Among its provisions, the BBBF proposes popular investments in family support and health care: $400 billion for universal pre-kindergarten and child care, $200 billion to extend the 2021 expansion of the Child Tax Credit (CTC) and Earned Income Tax Credit (EITC), and $130 billion to make health insurance more affordable for those without coverage. But the BBBF, as currently structured, would make none of these new programs permanent. Instead, the framework provides funding for only 6 years of universal pre-K and child care, 3 years of expanded health care insurance premium tax credits, and a one-year extension of the enhanced CTC and EITC.
Future lawmakers will be under enormous public pressure to make these temporary programs permanent, which would add at least another $1.5 trillion to the cost. As drafted, however, the BBBF would only offset $2 trillion (and this assumes those offsets hold up to scrutiny by the Congressional Budget Office (CBO) and Joint Committee on Taxation). Given the Democrats’ struggle to unify behind a common set of payfors, this strongly suggests that any extension of the BBBF temporary programs in the future will simply add to the federal debt.

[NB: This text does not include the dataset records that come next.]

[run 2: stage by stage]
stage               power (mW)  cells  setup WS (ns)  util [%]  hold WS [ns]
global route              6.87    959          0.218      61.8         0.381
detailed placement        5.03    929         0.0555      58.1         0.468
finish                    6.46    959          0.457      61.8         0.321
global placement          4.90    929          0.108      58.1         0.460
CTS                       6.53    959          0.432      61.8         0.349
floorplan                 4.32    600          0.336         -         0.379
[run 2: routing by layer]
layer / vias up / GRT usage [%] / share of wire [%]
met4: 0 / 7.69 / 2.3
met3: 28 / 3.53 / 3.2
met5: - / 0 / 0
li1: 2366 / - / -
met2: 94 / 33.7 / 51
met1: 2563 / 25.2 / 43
<file path="src/rtl/div_unit_pkg.sv">
// rtl/div_unit_pkg.sv - shared CPU divider definitions: state encoding and operand width.
package div_unit_pkg;

  localparam int DIV_WIDTH = 32;

  typedef enum logic [1:0] {
    ST_IDLE = 2'b00,
    ST_DIV  = 2'b01,
    ST_DONE = 2'b10
  } div_state_t;

endpackage

</file>
<file path="src/rtl/div_unit.sv">
// rtl/div_unit.sv - multi-cycle restoring divider, one quotient bit per cycle,
// result {remainder, quotient}; busy stalls the upstream pipeline while a divide is in flight.
module div_unit
  import div_unit_pkg::*;
#(
  parameter int WIDTH = DIV_WIDTH
) (
  input  logic               clk,
  input  logic               rst,
  input  logic [WIDTH-1:0]   a,
  input  logic [WIDTH-1:0]   b,
  input  logic               signed_div,
  input  logic               start,
  input  logic               annul,
  output logic [2*WIDTH-1:0] result,
  output logic               ready,
  output logic               busy
);

  localparam int CW = (WIDTH > 1) ? $clog2(WIDTH) : 1;

  div_state_t       state;
  logic [CW-1:0]    iter;
  logic [WIDTH-1:0] quo;
  logic [WIDTH-1:0] rem;
  logic [WIDTH-1:0] dvs;
  logic             neg_q;
  logic             neg_r;

  logic             a_neg;
  logic             b_neg;
  logic [WIDTH-1:0] a_abs;
  logic [WIDTH-1:0] b_abs;
  logic [WIDTH:0]   rem_sh;
  logic [WIDTH:0]   diff;
  logic [WIDTH-1:0] rem_nx;
  logic [WIDTH-1:0] quo_nx;
  logic [WIDTH-1:0] q_fin;
  logic [WIDTH-1:0] r_fin;
  logic             last_iter;

  assign a_neg = signed_div & a[WIDTH-1];
  assign b_neg = signed_div & b[WIDTH-1];
  assign a_abs = a_neg ? (~a + 1'b1) : a;
  assign b_abs = b_neg ? (~b + 1'b1) : b;

  // The quotient register doubles as the dividend shifter: its MSB feeds the partial remainder.
  assign rem_sh = {rem, quo[WIDTH-1]};
  assign diff   = rem_sh - {1'b0, dvs};
  assign rem_nx = diff[WIDTH] ? rem_sh[WIDTH-1:0] : diff[WIDTH-1:0];
  assign quo_nx = {quo[WIDTH-2:0], ~diff[WIDTH]};

  // Negation wraps modulo 2^WIDTH, so the most-negative / -1 case falls out without a trap.
  assign q_fin = neg_q ? (~quo_nx + 1'b1) : quo_nx;
  assign r_fin = neg_r ? (~rem_nx + 1'b1) : rem_nx;

  assign last_iter = (iter == CW'(WIDTH - 1));

  assign busy = ~rst & (((state == ST_IDLE) & start & ~annul) | (state == ST_DIV));

  always_ff @(posedge clk or posedge rst) begin
    if (rst) begin
      state  <= ST_IDLE;
      iter   <= '0;
      quo    <= '0;
      rem    <= '0;
      dvs    <= '0;
      neg_q  <= 1'b0;
      neg_r  <= 1'b0;
      result <= '0;
      ready  <= 1'b0;
    end else begin
      ready <= 1'b0;
      if (annul) begin
        state <= ST_IDLE;
      end else begin
        case (state)
          ST_IDLE: begin
            if (start) begin
              if (b == '0) begin
                state  <= ST_DONE;
                result <= {a, {WIDTH{1'b1}}};
                ready  <= 1'b1;
              end else begin
                state <= ST_DIV;
                quo   <= a_abs;
                dvs   <= b_abs;
                rem   <= '0;
                iter  <= '0;
                neg_q <= a_neg ^ b_neg;
                neg_r <= a_neg;
              end
            end
          end
          ST_DIV: begin
            quo  <= quo_nx;
            rem  <= rem_nx;
            iter <= iter + CW'(1);
            if (last_iter) begin
              state  <= ST_DONE;
              result <= {r_fin, q_fin};
              ready  <= 1'b1;
            end
          end
          ST_DONE: state <= ST_IDLE;
          default: state <= ST_IDLE;
        endcase
      end
    end
  end

endmodule
</file>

The BBBF would also expand Medicare to include a $35 billion audiology benefit—a stunning fiscal incongruity on the heels of a just-released Trustees’ report that details Medicare’s substantial financial shortfall and implores lawmakers to take corrective action “sooner rather than later to minimize the impact on beneficiaries, providers, and taxpayers.” Adding additional benefits to Medicare without a dedicated revenue source or concomitant reduction in Medicare spending elsewhere will only hasten the need for painful benefit cuts that lawmakers seek to avoid. Will Medicare beneficiaries appreciate the irony?

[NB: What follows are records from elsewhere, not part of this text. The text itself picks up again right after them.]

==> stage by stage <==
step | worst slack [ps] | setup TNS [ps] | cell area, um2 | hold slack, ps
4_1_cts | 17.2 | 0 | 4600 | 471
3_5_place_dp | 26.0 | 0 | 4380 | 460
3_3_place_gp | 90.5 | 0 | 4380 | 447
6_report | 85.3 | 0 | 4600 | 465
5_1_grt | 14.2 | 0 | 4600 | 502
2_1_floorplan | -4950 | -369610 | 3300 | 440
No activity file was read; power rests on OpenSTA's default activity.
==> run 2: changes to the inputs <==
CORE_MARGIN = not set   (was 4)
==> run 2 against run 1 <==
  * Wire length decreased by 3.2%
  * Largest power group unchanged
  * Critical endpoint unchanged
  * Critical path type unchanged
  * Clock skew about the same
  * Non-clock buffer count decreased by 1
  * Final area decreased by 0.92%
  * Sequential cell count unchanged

Keep in mind that the backdrop for this policy debate is a federal budget on an unsustainable path. Even before the COVID pandemic hit, non-partisan agencies like CBO (Congress’ scorekeeper) and the U.S. Government Accountability Office (the federal government’s accountant) warned lawmakers of the sustained and widening gap between revenues and spending. In FY 2019, the last “normal” budget year before COVID, the CBO projected the return of perpetual annual budget deficits in excess of $1 trillion as early as FY 2022. Debt held by the public was projected to exceed 100 percent of GDP by 2034 and keep growing. When the budgetary effects of COVID eventually fade, the underlying structural imbalance will remain…and grow.

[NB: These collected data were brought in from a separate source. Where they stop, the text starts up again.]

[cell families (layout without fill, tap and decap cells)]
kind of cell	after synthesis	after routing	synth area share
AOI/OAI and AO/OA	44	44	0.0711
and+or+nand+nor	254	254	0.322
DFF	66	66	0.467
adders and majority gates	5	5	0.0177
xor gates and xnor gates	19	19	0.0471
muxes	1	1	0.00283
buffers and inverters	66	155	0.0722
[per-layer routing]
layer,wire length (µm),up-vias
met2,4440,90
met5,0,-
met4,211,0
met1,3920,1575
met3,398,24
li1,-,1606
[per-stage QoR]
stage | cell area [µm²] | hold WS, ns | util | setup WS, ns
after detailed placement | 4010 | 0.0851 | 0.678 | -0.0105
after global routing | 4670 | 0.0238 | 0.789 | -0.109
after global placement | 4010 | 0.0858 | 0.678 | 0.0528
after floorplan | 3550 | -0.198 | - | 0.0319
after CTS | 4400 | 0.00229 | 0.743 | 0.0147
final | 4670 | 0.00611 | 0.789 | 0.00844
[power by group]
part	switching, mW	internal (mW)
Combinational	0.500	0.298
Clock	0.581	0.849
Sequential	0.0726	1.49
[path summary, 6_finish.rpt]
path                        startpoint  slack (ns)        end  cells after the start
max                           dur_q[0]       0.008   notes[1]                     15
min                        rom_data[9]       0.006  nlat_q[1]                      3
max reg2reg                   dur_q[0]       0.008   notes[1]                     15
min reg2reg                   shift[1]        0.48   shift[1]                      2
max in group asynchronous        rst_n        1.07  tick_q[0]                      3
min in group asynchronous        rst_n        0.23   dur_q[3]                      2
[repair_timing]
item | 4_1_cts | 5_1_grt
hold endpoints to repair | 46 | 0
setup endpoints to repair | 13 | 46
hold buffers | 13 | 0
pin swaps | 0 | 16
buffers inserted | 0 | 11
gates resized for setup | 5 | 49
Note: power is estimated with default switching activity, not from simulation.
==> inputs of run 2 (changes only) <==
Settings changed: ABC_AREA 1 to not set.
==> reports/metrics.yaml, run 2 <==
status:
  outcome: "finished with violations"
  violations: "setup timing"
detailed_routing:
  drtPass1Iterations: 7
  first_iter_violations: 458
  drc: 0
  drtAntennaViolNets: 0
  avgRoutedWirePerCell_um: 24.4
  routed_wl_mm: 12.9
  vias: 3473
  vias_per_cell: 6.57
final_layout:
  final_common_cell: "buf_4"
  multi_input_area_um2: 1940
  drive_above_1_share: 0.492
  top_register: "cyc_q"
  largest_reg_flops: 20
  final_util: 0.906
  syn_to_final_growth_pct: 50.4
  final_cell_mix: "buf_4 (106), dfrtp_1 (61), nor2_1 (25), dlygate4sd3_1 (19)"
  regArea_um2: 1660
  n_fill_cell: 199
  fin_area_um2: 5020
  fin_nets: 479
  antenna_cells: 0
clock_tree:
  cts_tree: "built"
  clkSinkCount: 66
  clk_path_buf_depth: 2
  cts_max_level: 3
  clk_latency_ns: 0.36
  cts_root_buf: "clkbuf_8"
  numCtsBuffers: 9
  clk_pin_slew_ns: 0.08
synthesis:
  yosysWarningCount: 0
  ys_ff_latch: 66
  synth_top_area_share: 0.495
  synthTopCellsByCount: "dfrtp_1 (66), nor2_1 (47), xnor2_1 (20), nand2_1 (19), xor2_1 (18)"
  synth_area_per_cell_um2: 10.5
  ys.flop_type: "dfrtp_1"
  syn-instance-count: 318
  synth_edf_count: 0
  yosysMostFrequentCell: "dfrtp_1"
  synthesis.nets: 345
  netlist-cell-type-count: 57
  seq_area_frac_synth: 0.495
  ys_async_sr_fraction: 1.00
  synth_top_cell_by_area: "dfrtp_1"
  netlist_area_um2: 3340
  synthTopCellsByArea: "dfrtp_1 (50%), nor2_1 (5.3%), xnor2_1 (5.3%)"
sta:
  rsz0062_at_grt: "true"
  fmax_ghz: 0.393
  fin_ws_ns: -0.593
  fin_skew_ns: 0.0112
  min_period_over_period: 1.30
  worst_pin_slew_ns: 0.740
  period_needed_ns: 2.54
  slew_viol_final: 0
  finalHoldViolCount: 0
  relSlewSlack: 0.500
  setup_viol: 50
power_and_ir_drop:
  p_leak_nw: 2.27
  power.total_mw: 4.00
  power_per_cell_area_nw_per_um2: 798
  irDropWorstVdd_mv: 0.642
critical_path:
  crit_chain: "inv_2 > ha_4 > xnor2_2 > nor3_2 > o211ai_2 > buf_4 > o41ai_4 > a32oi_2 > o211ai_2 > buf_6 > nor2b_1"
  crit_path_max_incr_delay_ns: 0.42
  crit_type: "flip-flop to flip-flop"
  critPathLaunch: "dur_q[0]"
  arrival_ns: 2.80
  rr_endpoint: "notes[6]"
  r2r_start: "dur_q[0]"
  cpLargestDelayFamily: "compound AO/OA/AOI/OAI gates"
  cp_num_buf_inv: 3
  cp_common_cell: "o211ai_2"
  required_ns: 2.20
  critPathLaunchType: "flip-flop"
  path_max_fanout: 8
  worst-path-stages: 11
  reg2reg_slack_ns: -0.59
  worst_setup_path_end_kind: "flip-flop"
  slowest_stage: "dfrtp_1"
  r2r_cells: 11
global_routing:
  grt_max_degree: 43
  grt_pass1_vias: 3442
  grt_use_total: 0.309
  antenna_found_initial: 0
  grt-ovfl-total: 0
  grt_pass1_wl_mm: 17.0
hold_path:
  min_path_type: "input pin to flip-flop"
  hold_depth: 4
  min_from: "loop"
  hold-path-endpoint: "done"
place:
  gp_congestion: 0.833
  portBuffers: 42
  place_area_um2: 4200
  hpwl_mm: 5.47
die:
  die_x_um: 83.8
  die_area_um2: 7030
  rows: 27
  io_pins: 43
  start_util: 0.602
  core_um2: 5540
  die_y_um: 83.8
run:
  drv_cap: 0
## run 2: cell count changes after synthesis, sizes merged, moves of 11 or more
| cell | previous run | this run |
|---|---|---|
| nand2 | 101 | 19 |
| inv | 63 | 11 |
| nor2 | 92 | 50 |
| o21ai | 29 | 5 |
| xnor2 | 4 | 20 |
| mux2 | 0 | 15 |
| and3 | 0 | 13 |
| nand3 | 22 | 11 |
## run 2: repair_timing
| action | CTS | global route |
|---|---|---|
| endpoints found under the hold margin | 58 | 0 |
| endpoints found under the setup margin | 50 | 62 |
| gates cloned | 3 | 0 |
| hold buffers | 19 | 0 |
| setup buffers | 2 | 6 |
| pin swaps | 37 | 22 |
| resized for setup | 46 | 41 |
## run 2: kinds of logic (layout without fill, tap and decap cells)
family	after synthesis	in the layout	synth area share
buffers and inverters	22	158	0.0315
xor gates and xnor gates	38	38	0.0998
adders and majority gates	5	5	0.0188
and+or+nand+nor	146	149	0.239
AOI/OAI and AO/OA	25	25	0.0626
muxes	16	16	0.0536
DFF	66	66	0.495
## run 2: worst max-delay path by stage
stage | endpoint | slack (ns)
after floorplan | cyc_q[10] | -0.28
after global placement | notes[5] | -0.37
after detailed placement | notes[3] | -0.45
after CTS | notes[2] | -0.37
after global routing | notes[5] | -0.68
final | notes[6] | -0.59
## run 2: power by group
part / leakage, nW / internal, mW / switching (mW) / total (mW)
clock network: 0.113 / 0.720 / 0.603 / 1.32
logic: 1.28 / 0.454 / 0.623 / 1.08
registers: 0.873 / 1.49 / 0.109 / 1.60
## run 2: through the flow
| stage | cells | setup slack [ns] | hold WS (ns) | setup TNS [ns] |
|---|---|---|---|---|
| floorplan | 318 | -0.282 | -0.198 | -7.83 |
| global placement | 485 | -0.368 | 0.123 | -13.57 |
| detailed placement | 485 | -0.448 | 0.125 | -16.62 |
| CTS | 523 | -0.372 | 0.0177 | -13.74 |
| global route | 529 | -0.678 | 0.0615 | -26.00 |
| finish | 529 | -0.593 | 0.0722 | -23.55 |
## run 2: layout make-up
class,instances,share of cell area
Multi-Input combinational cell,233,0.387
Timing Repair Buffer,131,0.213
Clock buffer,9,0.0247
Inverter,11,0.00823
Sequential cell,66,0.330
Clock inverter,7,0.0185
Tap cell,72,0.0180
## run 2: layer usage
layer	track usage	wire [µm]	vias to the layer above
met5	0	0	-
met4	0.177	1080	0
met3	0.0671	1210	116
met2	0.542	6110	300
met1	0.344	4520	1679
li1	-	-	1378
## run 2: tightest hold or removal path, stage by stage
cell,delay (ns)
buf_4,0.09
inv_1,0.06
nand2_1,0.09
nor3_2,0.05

Adding a new phalanx of underfunded social spending programs to the federal budget, especially ones masquerading as “temporary,” is wholly irresponsible. Luckily, there is time for Democrats to change course. As the BBBF is translated from talking points into legislative text, the president and his Democratic colleagues should demonstrate their commitment to their Build Back Better agenda—and to the future generations in which they are investing—by fully funding a permanent BBBF or scaling back the scope to fit available revenue… without the gimmicks.